Apache Helix
Apache Helix is a generic cluster management framework used for the automatic management of partitioned, replicated and distributed resources hosted on a cluster of nodes. Helix automates reassignment of resources in the face of node failure and recovery, cluster expansion, and reconfiguration.
What Is Cluster Management?
To understand Helix, you first need to understand cluster management. A distributed system typically runs on multiple nodes for the following reasons:
- scalability
- fault tolerance
- load balancing
Each node performs one or more of the primary functions of the cluster, such as storing and serving data, producing and consuming data streams, and so on. Once configured for your system, Helix acts as the global brain for the system. It is designed to make decisions that cannot be made in isolation. Examples of such decisions that require global knowledge and coordination:
- scheduling of maintenance tasks, such as backups, garbage collection, file consolidation, index rebuilds
- repartitioning of data or resources across the cluster
- informing dependent systems of changes so they can react appropriately to cluster changes
- throttling system tasks and changes
While it is possible to integrate these functions into the distributed system, it complicates the code. Helix has abstracted common cluster management tasks, enabling the system builder to model the desired behavior with a declarative state model, and let Helix manage the coordination.
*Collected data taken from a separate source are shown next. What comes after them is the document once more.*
==> config.mk <==
export PLATFORM = sky130hd
export DESIGN_NAME = gabriel_graph_builder_flat
export DESIGN_NICKNAME = d
export VERILOG_FILES = /design/src/hw/rtl/ggb_pkg.sv /design/src/hw/rtl/ggb_point_if.sv /design/src/hw/rtl/ggb_edge_if.sv /design/src/hw/rtl/ggb_ram.sv /design/src/hw/rtl/ggb_sq_unit.sv /design/src/hw/rtl/gabriel_graph_builder.sv /design/src/flat_wrapper.sv
export SDC_FILE = /design/constraint.sdc
export NUM_CORES = 2
export LEC_CHECK = 0
export BUFFER_PORTS_ARGS = -buffer_cell sky130_fd_sc_hd__buf_2
export CORE_MARGIN = 5
export CORE_UTILIZATION = 63
export DETAILED_ROUTE_END_ITERATION = 8
export PLACE_DENSITY = 0.81
export SLEW_MARGIN = 10
export SYNTH_ARGS = -nofsm -noshare
export SYNTH_HDL_FRONTEND = slang
export SYNTH_HIERARCHICAL = 1
export SYNTH_SLANG_ARGS = --single-unit
export TNS_END_PERCENT = 20
==> constraint.sdc <==
create_clock -name clk_i -period 28.1 [get_ports clk_i]
set_input_delay 7.025 -clock clk_i [delete_from_list [all_inputs] [get_ports clk_i]]
set_output_delay 7.025 -clock clk_i [all_outputs]
set_load 0.005 [all_outputs]
==> src/hw/rtl/ggb_pkg.sv <==
// Shared types and constants for the Gabriel graph builder.
// No dependencies; the interfaces, the top level, the checker and the testbench import this package.
`default_nettype none

package ggb_pkg;

  // Fixed field widths of the point and edge transfers
  localparam int unsigned COORD_W     = 16;
  localparam int unsigned IDX_W       = 4;
  // Edge list is cut after this many results
  localparam int unsigned MAX_RESULTS = 60;

  typedef struct packed {
    logic [COORD_W-1:0] x_coord;
    logic [COORD_W-1:0] y_coord;
    logic               final_point;
  } point_t;

  typedef struct packed {
    logic             has_edge;
    logic [IDX_W-1:0] first_index;
    logic [IDX_W-1:0] second_index;
    logic             final_edge;
  } edge_t;

endpackage

`default_nettype wire

==> src/hw/rtl/ggb_point_if.sv <==
// Valid/ready channel carrying one input point per transfer.
// Depends on ggb_pkg for the payload type.
`default_nettype none

interface ggb_point_if;
  import ggb_pkg::*;

  logic   valid;
  logic   ready;
  point_t data;

  modport source (output valid, output data, input ready);
  modport sink   (input valid, input data, output ready);
endinterface

`default_nettype wire

==> src/hw/rtl/ggb_edge_if.sv <==
// Valid/ready channel carrying one graph edge result per transfer.
// Depends on ggb_pkg for the payload type.
`default_nettype none

interface ggb_edge_if;
  import ggb_pkg::*;

  logic  valid;
  logic  ready;
  edge_t data;

  modport source (output valid, output data, input ready);
  modport sink   (input valid, input data, output ready);
endinterface

`default_nettype wire

==> src/hw/rtl/ggb_ram.sv <==
// Generic single-write, single-read RAM with registered read data.
// No dependencies.
`default_nettype none

module ggb_ram #(
  parameter int unsigned WIDTH  = 32,
  parameter int unsigned DEPTH  = 16,
  parameter int unsigned ADDR_W = (DEPTH > 1) ? $clog2(DEPTH) : 1
) (
  input  wire logic              clk_i,
  input  wire logic              we_i,
  input  wire logic [ADDR_W-1:0] waddr_i,
  input  wire logic [WIDTH-1:0]  wdata_i,
  input  wire logic [ADDR_W-1:0] raddr_i,
  output logic      [WIDTH-1:0]  rdata_o
);

  logic [WIDTH-1:0] mem_q [DEPTH];

  // write port
  always_ff @(posedge clk_i) begin
    if (we_i) begin
      mem_q[waddr_i] <= wdata_i;
    end
  end

  // registered read port
  always_ff @(posedge clk_i) begin
    rdata_o <= mem_q[raddr_i];
  end

endmodule

`default_nettype wire

==> src/hw/rtl/ggb_sq_unit.sv <==
// Shared squaring unit: registered square of the magnitude of a signed difference.
// No dependencies.
`default_nettype none

module ggb_sq_unit #(
  parameter int unsigned DW = 18
) (
  input  wire logic                 clk_i,
  input  wire logic                 en_i,
  input  wire logic signed [DW-1:0] diff_i,
  output logic          [2*DW-3:0]  prod_o
);

  logic [DW-1:0] neg;
  logic [DW-2:0] mag;

  // magnitude never reaches the most negative code, so DW-1 bits suffice
  assign neg = -diff_i;
  assign mag = diff_i[DW-1] ? neg[DW-2:0] : diff_i[DW-2:0];

  always_ff @(posedge clk_i) begin
    if (en_i) begin
      prod_o <= mag * mag;
    end
  end

endmodule

`default_nettype wire

==> src/hw/rtl/gabriel_graph_builder.sv <==
// Gabriel graph builder top level.
// Depends on ggb_pkg, ggb_point_if, ggb_edge_if, ggb_ram and ggb_sq_unit.
`default_nettype none

// Points are taken one per cycle while the block is idle and are stored in
// arrival order (index 0 first); points beyond MAX_POINTS are dropped. A point
// with final_point set starts construction: every pair i<j is tested against
// every other stored point p with the exact test |2p-a-b|^2 <= |a-b|^2, using
// one shared squarer and a point RAM with one write port and one read port
// under a small sequencer. For each pair the sequencer fetches both points and
// forms the diameter, then reads, squares and compares each witness in turn;
// a blocked pair stops at its first blocking witness. Edges come out in
// ascending i, then j, the last one flagged final_edge; an empty graph gives
// one result with has_edge low. The input is not ready during construction;
// the output register lets the final result wait while new points are loaded.
module gabriel_graph_builder #(
  parameter int unsigned MAX_POINTS = 16,
  parameter int unsigned COORD_BITS = 16
) (
  input wire logic clk_i,
  input wire logic rst_ni,
  ggb_point_if.sink  pt_i,
  ggb_edge_if.source edge_o
);
  import ggb_pkg::*;

  localparam int unsigned CW = (COORD_BITS < COORD_W) ? COORD_BITS : COORD_W;
  localparam int unsigned AW = (MAX_POINTS > 1) ? $clog2(MAX_POINTS) : 1;
  localparam int unsigned NW = $clog2(MAX_POINTS + 1);
  localparam int unsigned RW = $clog2(MAX_RESULTS + 1);
  localparam int unsigned DW = CW + 2;
  localparam int unsigned PW = 2 * CW + 2;
  localparam int unsigned SW = 2 * CW + 3;

  // sequencer states
  localparam logic [3:0] ST_IDLE    = 4'd0;
  localparam logic [3:0] ST_PAIR_RA = 4'd1;
  localparam logic [3:0] ST_PAIR_RB = 4'd2;
  localparam logic [3:0] ST_PAIR_LB = 4'd3;
  localparam logic [3:0] ST_DIAM_X  = 4'd4;
  localparam logic [3:0] ST_DIAM_Y  = 4'd5;
  localparam logic [3:0] ST_DIAM_S  = 4'd6;
  localparam logic [3:0] ST_WIT_CHK = 4'd7;
  localparam logic [3:0] ST_WIT_X   = 4'd8;
  localparam logic [3:0] ST_WIT_Y   = 4'd9;
  localparam logic [3:0] ST_WIT_S   = 4'd10;
  localparam logic [3:0] ST_EDGE    = 4'd11;
  localparam logic [3:0] ST_ADV     = 4'd12;
  localparam logic [3:0] ST_FLUSH   = 4'd13;

  // control state
  logic [3:0]    state_q, state_d;
  logic [NW-1:0] count_q, count_d;
  logic [NW-1:0] i_q, i_d, j_q, j_d, k_q, k_d;
  logic [RW-1:0] cnt_q, cnt_d;
  logic          pend_vld_q, pend_vld_d;
  logic          out_vld_q, out_vld_d;

  // datapath registers
  logic [CW-1:0] ax_q, ax_d, ay_q, ay_d, bx_q, bx_d, by_q, by_d;
  logic [CW:0]   sx_q, sx_d, sy_q, sy_d;
  logic [CW-1:0] py_q, py_d;
  logic [SW-1:0] acc_q, acc_d, diam_q, diam_d;
  logic [NW-1:0] pend_i_q, pend_i_d, pend_j_q, pend_j_d;
  edge_t         out_q, out_d;

  // memory and squarer hookup
  logic                 in_xfer;
  logic                 wr_en;
  logic [2*CW-1:0]      wdata;
  logic [AW-1:0]        raddr;
  logic [2*CW-1:0]      rdata;
  logic [CW-1:0]        rd_x, rd_y;
  logic                 sq_en;
  logic signed [DW-1:0] sq_diff;
  logic [PW-1:0]        prod;
  logic [SW-1:0]        sum;
  logic                 out_free;
  logic [NW:0]          j_next, i_next;

  assign in_xfer  = pt_i.valid && pt_i.ready;
  assign pt_i.ready = (state_q == ST_IDLE);
  assign edge_o.valid = out_vld_q;
  assign edge_o.data  = out_q;
  assign out_free = !out_vld_q || edge_o.ready;

  // point store: x in the low half, y in the high half
  assign wr_en = in_xfer && (count_q < NW'(MAX_POINTS));
  assign wdata = {pt_i.data.y_coord[CW-1:0], pt_i.data.x_coord[CW-1:0]};
  assign rd_x  = rdata[CW-1:0];
  assign rd_y  = rdata[2*CW-1:CW];

  always_comb begin
    case (state_q)
      ST_PAIR_RA: raddr = i_q[AW-1:0];
      ST_PAIR_RB: raddr = j_q[AW-1:0];
      default:    raddr = k_q[AW-1:0];
    endcase
  end

  ggb_ram #(
    .WIDTH (2 * CW),
    .DEPTH (MAX_POINTS)
  ) u_store (
    .clk_i   (clk_i),
    .we_i    (wr_en),
    .waddr_i (count_q[AW-1:0]),
    .wdata_i (wdata),
    .raddr_i (raddr),
    .rdata_o (rdata)
  );

  // operand select for the shared squarer
  always_comb begin
    sq_en = 1'b1;
    case (state_q)
      ST_DIAM_X: sq_diff = {2'b00, ax_q} - {2'b00, bx_q};
      ST_DIAM_Y: sq_diff = {2'b00, ay_q} - {2'b00, by_q};
      ST_WIT_X:  sq_diff = {1'b0, rd_x, 1'b0} - {1'b0, sx_q};
      ST_WIT_Y:  sq_diff = {1'b0, py_q, 1'b0} - {1'b0, sy_q};
      default: begin
        sq_diff = '0;
        sq_en   = 1'b0;
      end
    endcase
  end

  ggb_sq_unit #(
    .DW (DW)
  ) u_sq (
    .clk_i  (clk_i),
    .en_i   (sq_en),
    .diff_i (sq_diff),
    .prod_o (prod)
  );

  assign sum    = acc_q + SW'(prod);
  assign j_next = {1'b0, j_q} + 1'b1;
  assign i_next = {1'b0, i_q} + 1'b1;

  // sequencer
  always_comb begin
    state_d    = state_q;
    count_d    = count_q;
    i_d        = i_q;
    j_d        = j_q;
    k_d        = k_q;
    cnt_d      = cnt_q;
    pend_vld_d = pend_vld_q;
    out_vld_d  = out_vld_q && !edge_o.ready;
    ax_d       = ax_q;
    ay_d       = ay_q;
    bx_d       = bx_q;
    by_d       = by_q;
    sx_d       = sx_q;
    sy_d       = sy_q;
    py_d       = py_q;
    acc_d      = acc_q;
    diam_d     = diam_q;
    pend_i_d   = pend_i_q;
    pend_j_d   = pend_j_q;
    out_d      = out_q;

    case (state_q)
      ST_IDLE: begin
        if (in_xfer) begin
          if (wr_en) begin
            count_d = count_q + 1'b1;
          end
          if (pt_i.data.final_point) begin
            i_d = '0;
            j_d = NW'(1);
            if (count_d < NW'(2)) begin
              state_d = ST_FLUSH;
            end else begin
              state_d = ST_PAIR_RA;
            end
          end
        end
      end
      ST_PAIR_RA: state_d = ST_PAIR_RB;
      ST_PAIR_RB: begin
        ax_d    = rd_x;
        ay_d    = rd_y;
        state_d = ST_PAIR_LB;
      end
      ST_PAIR_LB: begin
        bx_d    = rd_x;
        by_d    = rd_y;
        state_d = ST_DIAM_X;
      end
      ST_DIAM_X: begin
        sx_d    = {1'b0, ax_q} + {1'b0, bx_q};
        sy_d    = {1'b0, ay_q} + {1'b0, by_q};
        state_d = ST_DIAM_Y;
      end
      ST_DIAM_Y: begin
        acc_d   = SW'(prod);
        state_d = ST_DIAM_S;
      end
      ST_DIAM_S: begin
        diam_d  = sum;
        k_d     = '0;
        state_d = ST_WIT_CHK;
      end
      // walk witnesses, skipping the pair's own endpoints
      ST_WIT_CHK: begin
        if (k_q == count_q) begin
          state_d = ST_EDGE;
        end else if (k_q == i_q || k_q == j_q) begin
          k_d = k_q + 1'b1;
        end else begin
          state_d = ST_WIT_X;
        end
      end
      ST_WIT_X: begin
        py_d    = rd_y;
        state_d = ST_WIT_Y;
      end
      ST_WIT_Y: begin
        acc_d   = SW'(prod);
        state_d = ST_WIT_S;
      end
      ST_WIT_S: begin
        if (sum <= diam_q) begin
          state_d = ST_ADV;
        end else begin
          k_d     = k_q + 1'b1;
          state_d = ST_WIT_CHK;
        end
      end
      // one edge is held back so the last one can carry the final flag
      ST_EDGE: begin
        if (!pend_vld_q || out_free) begin
          if (pend_vld_q) begin
            out_vld_d          = 1'b1;
            out_d.has_edge     = 1'b1;
            out_d.first_index  = IDX_W'(pend_i_q);
            out_d.second_index = IDX_W'(pend_j_q);
            out_d.final_edge   = 1'b0;
          end
          pend_vld_d = 1'b1;
          pend_i_d   = i_q;
          pend_j_d   = j_q;
          cnt_d      = cnt_q + 1'b1;
          if (RW'(cnt_q + 1'b1) == RW'(MAX_RESULTS)) begin
            state_d = ST_FLUSH;
          end else begin
            state_d = ST_ADV;
          end
        end
      end
      ST_ADV: begin
        if (j_next < {1'b0, count_q}) begin
          j_d     = j_next[NW-1:0];
          state_d = ST_PAIR_RA;
        end else if ((i_next + 1'b1) < {1'b0, count_q}) begin
          i_d     = i_next[NW-1:0];
          j_d     = NW'(i_next + 1'b1);
          state_d = ST_PAIR_RA;
        end else begin
          state_d = ST_FLUSH;
        end
      end
      ST_FLUSH: begin
        if (out_free) begin
          out_vld_d          = 1'b1;
          out_d.has_edge     = pend_vld_q;
          out_d.first_index  = pend_vld_q ? IDX_W'(pend_i_q) : '0;
          out_d.second_index = pend_vld_q ? IDX_W'(pend_j_q) : '0;
          out_d.final_edge   = 1'b1;
          pend_vld_d         = 1'b0;
          count_d            = '0;
          cnt_d              = '0;
          state_d            = ST_IDLE;
        end
      end
      default: state_d = ST_IDLE;
    endcase
  end

  // control registers
  always_ff @(posedge clk_i or negedge rst_ni) begin
    if (!rst_ni) begin
      state_q    <= ST_IDLE;
      count_q    <= '0;
      i_q        <= '0;
      j_q        <= '0;
      k_q        <= '0;
      cnt_q      <= '0;
      pend_vld_q <= 1'b0;
      out_vld_q  <= 1'b0;
    end else begin
      state_q    <= state_d;
      count_q    <= count_d;
      i_q        <= i_d;
      j_q        <= j_d;
      k_q        <= k_d;
      cnt_q      <= cnt_d;
      pend_vld_q <= pend_vld_d;
      out_vld_q  <= out_vld_d;
    end
  end

  // datapath registers
  always_ff @(posedge clk_i) begin
    ax_q     <= ax_d;
    ay_q     <= ay_d;
    bx_q     <= bx_d;
    by_q     <= by_d;
    sx_q     <= sx_d;
    sy_q     <= sy_d;
    py_q     <= py_d;
    acc_q    <= acc_d;
    diam_q   <= diam_d;
    pend_i_q <= pend_i_d;
    pend_j_q <= pend_j_d;
    out_q    <= out_d;
  end

endmodule

`default_nettype wire

==> src/flat_wrapper.sv <==
// flat-port wrapper written by rule: the top's interface ports become plain ports
module gabriel_graph_builder_flat import ggb_pkg::*;
#(
  parameter int unsigned MAX_POINTS = 16,
  parameter int unsigned COORD_BITS = 16
)
  (clk_i, rst_ni, pt_i_valid, pt_i_data, pt_i_ready, edge_o_valid, edge_o_data, edge_o_ready);
  ggb_point_if pt_i_i ();
  ggb_edge_if edge_o_i ();
  input wire logic clk_i;
  input wire logic rst_ni;
  input wire logic [$bits(pt_i_i.valid)-1:0] pt_i_valid;
  input wire logic [$bits(pt_i_i.data)-1:0] pt_i_data;
  output wire logic [$bits(pt_i_i.ready)-1:0] pt_i_ready;
  output wire logic [$bits(edge_o_i.valid)-1:0] edge_o_valid;
  output wire logic [$bits(edge_o_i.data)-1:0] edge_o_data;
  input wire logic [$bits(edge_o_i.ready)-1:0] edge_o_ready;
  assign pt_i_i.valid = pt_i_valid;
  assign pt_i_i.data = pt_i_data;
  assign pt_i_ready = pt_i_i.ready;
  assign edge_o_valid = edge_o_i.valid;
  assign edge_o_data = edge_o_i.data;
  assign edge_o_i.ready = edge_o_ready;
  gabriel_graph_builder #(.MAX_POINTS(MAX_POINTS), .COORD_BITS(COORD_BITS)) u_core (.clk_i(clk_i), .rst_ni(rst_ni), .pt_i(pt_i_i), .edge_o(edge_o_i));
endmodule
The result is less new code to write, and a robust, highly operable system.
What does Helix provide?
- Automatic assignment of resources and partitions to nodes
- Node failure detection and recovery
- Dynamic addition of resources
- Dynamic addition of nodes to the cluster
- Pluggable distributed state machine to manage the state of a resource via state transitions
- Automatic load balancing and throttling of transitions
- Optional pluggable rebalancing for user-defined assignment of resources and partitions
Why Helix?
Modeling a distributed system as a state machine with constraints on states and transitions has the following benefits:
- Separates cluster management from the core functionality of the system.
- Allows a quick transformation from a single node system to an operable, distributed system.
- Increases simplicity: system components do not have to manage a global cluster. This division of labor makes it easier to build, debug, and maintain your system.